Background
The insecticide exposure has been linked to Parkinson's disease (PD). In the present study, we used a most widely used cell line in study of PD, the SH‐SY5Y cells, to investigate mechanisms of chlorpyrifos (CPF) induced cell toxicity and the possible roles of cell pyroptosis and oxidative stress in SH‐SY5Y cells, as well as role of miR‐181/SIRT1/PGC‐1α/Nrf2 signaling pathway in this process.
Methods
SH‐SY5Y cells were treated with different concentrations of CPF. Cell viability was measured using CCK‐8 assay. Cell pyroptosis was determined by immunofluorescence of caspase‐1 and TUNEL assay. The miR‐181 (has‐miR‐181‐5p) level was determined by qRT‐PCR. Expression of SIRT1, PGC‐1α, Nrf2, and pyroptosis related proteins NLRP3, caspase‐1, IL‐1β, and IL‐18 was determined by both qRT‐PCR and Western blotting.
Results
Cell viability was found to be decreased with the increased CPF concentrations. The pyroptosis related proteins, ROS levels, as well as level of caspase‐1 and the TUNEL positive cells were all significantly up‐regulated by CPF. Meanwhile, expression of miR‐181 and pyroptosis proteins was also enhanced, while the SIRT1/PGC‐1α/Nrf2 signaling was inhibited by CPF. Knockdown of Nrf2 significantly up‐regulated the expression of pyroptosis related proteins, ROS level, caspase‐1, and the TUNEL positive cells, while over‐expression of Nrf2 resulted in opposite results.

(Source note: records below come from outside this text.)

### src/design/epc_pkg.sv
`timescale 1ns / 1ps
// ----------------------------------------------------------------------------
// epc_pkg
// Shared types, codes, sine table and arithmetic helpers of the phasor chain.
// ----------------------------------------------------------------------------
package epc_pkg;

	localparam int MAX_PHASORS_DEF = 8;

	localparam int COORD_W  = 16;
	localparam int PHASE_W  = 16;
	localparam int RADIUS_W = 8;
	localparam int CENTER_W = 11;
	localparam int COUNT_W  = 4;
	localparam int TRIG_W   = 17;
	localparam int PROD_W   = 26;
	localparam int OFF_W    = 13;
	localparam int REG_W    = 2;

	localparam logic OP_TICK = 1'b0;
	localparam logic OP_LOAD = 1'b1;

	localparam logic [REG_W-1:0] REG_CENTER_X = 2'd0;
	localparam logic [REG_W-1:0] REG_CENTER_Y = 2'd1;
	localparam logic [REG_W-1:0] REG_PHASORS  = 2'd2;

	localparam logic [CENTER_W-1:0] CENTER_X_RST = 11'd960;
	localparam logic [CENTER_W-1:0] CENTER_Y_RST = 11'd540;
	localparam logic [COUNT_W-1:0]  PHASORS_RST  = 4'd5;

	localparam logic [PHASE_W-1:0] QUARTER_TURN = 16'h4000;

	// round(32767 * sin(k * pi / 128)), k = 0..64
	localparam logic [14:0] QUARTER_SINE [0:64] = '{
		15'd0,     15'd804,   15'd1608,  15'd2410,  15'd3212,  15'd4011,  15'd4808,  15'd5602,
		15'd6393,  15'd7179,  15'd7962,  15'd8739,  15'd9512,  15'd10278, 15'd11039, 15'd11793,
		15'd12539, 15'd13279, 15'd14010, 15'd14732, 15'd15446, 15'd16151, 15'd16846, 15'd17530,
		15'd18204, 15'd18868, 15'd19519, 15'd20159, 15'd20787, 15'd21403, 15'd22005, 15'd22594,
		15'd23170, 15'd23731, 15'd24279, 15'd24811, 15'd25329, 15'd25832, 15'd26319, 15'd26790,
		15'd27245, 15'd27683, 15'd28105, 15'd28510, 15'd28898, 15'd29268, 15'd29621, 15'd29956,
		15'd30273, 15'd30571, 15'd30852, 15'd31113, 15'd31356, 15'd31580, 15'd31785, 15'd31971,
		15'd32137, 15'd32285, 15'd32412, 15'd32521, 15'd32609, 15'd32678, 15'd32728, 15'd32757,
		15'd32767
	};

	// Running point handed from cell to cell.
	typedef struct packed {
		logic                      valid;
		logic signed [COORD_W-1:0] x;
		logic signed [COORD_W-1:0] y;
	} epc_tok_t;

	typedef struct packed {
		logic tick;
		logic xfer;
		logic active;
	} epc_cell_ctl_t;

	typedef struct packed {
		logic                we;
		logic [PHASE_W-1:0]  step;
		logic [RADIUS_W-1:0] radius;
	} epc_load_t;

	function automatic logic signed [TRIG_W-1:0] sine_of(input logic [PHASE_W-1:0] phase);
		logic [1:0]               quad;
		logic [6:0]               idx;
		logic signed [TRIG_W-1:0] v;
		quad = phase[15:14];
		idx  = quad[0] ? (7'd64 - {1'b0, phase[13:8]}) : {1'b0, phase[13:8]};
		v    = $signed({2'b00, QUARTER_SINE[idx]});
		return quad[1] ? -v : v;
	endfunction

	// radius * trig / 2048, rounded with ties toward plus infinity
	function automatic logic signed [OFF_W-1:0] scaled_offset(
		input logic [RADIUS_W-1:0] radius,
		input logic signed [TRIG_W-1:0] trig
	);
		logic signed [PROD_W-1:0] prod;
		prod = PROD_W'($signed({1'b0, radius})) * PROD_W'(trig);
		prod = prod + PROD_W'(1024);
		return $signed(prod[11 +: OFF_W]);
	endfunction

	function automatic logic signed [COORD_W-1:0] sat_add(
		input logic signed [COORD_W-1:0] a,
		input logic signed [OFF_W-1:0]   b
	);
		logic signed [COORD_W:0] s;
		s = {a[COORD_W-1], a} + {{(COORD_W+1-OFF_W){b[OFF_W-1]}}, b};
		if (s[COORD_W] != s[COORD_W-1]) begin
			return s[COORD_W] ? {1'b1, {(COORD_W-1){1'b0}}} : {1'b0, {(COORD_W-1){1'b1}}};
		end
		return s[COORD_W-1:0];
	endfunction

endpackage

The expression of PGC‐1α and Nrf2 was significantly down‐regulated when SIRT1 was inhibited, while over‐expressed SIRT1 led to increased PGC‐1α and Nrf2 levels. Besides, miR‐181 promoted the CPF induced activation of pyroptosis and oxidative stress, as well as down‐regulated SIRT1/PGC‐1α/Nrf2 signaling, while inhibition of miR‐181 led to opposite results.
Conclusions
Chlorpyrifos could inhibit cell proliferation, activate cell pyroptosis and increase susceptibility on oxidative stress‐induced toxicity by elevating miR‐181 through down‐regulation of the SIRT1/PGC‐1α/Nrf2 pathway in human neuroblastoma SH‐SY5Y cells. This study might give deeper insights for mechanisms of CPF induced toxicity and might give some novel research targets for PD treatment.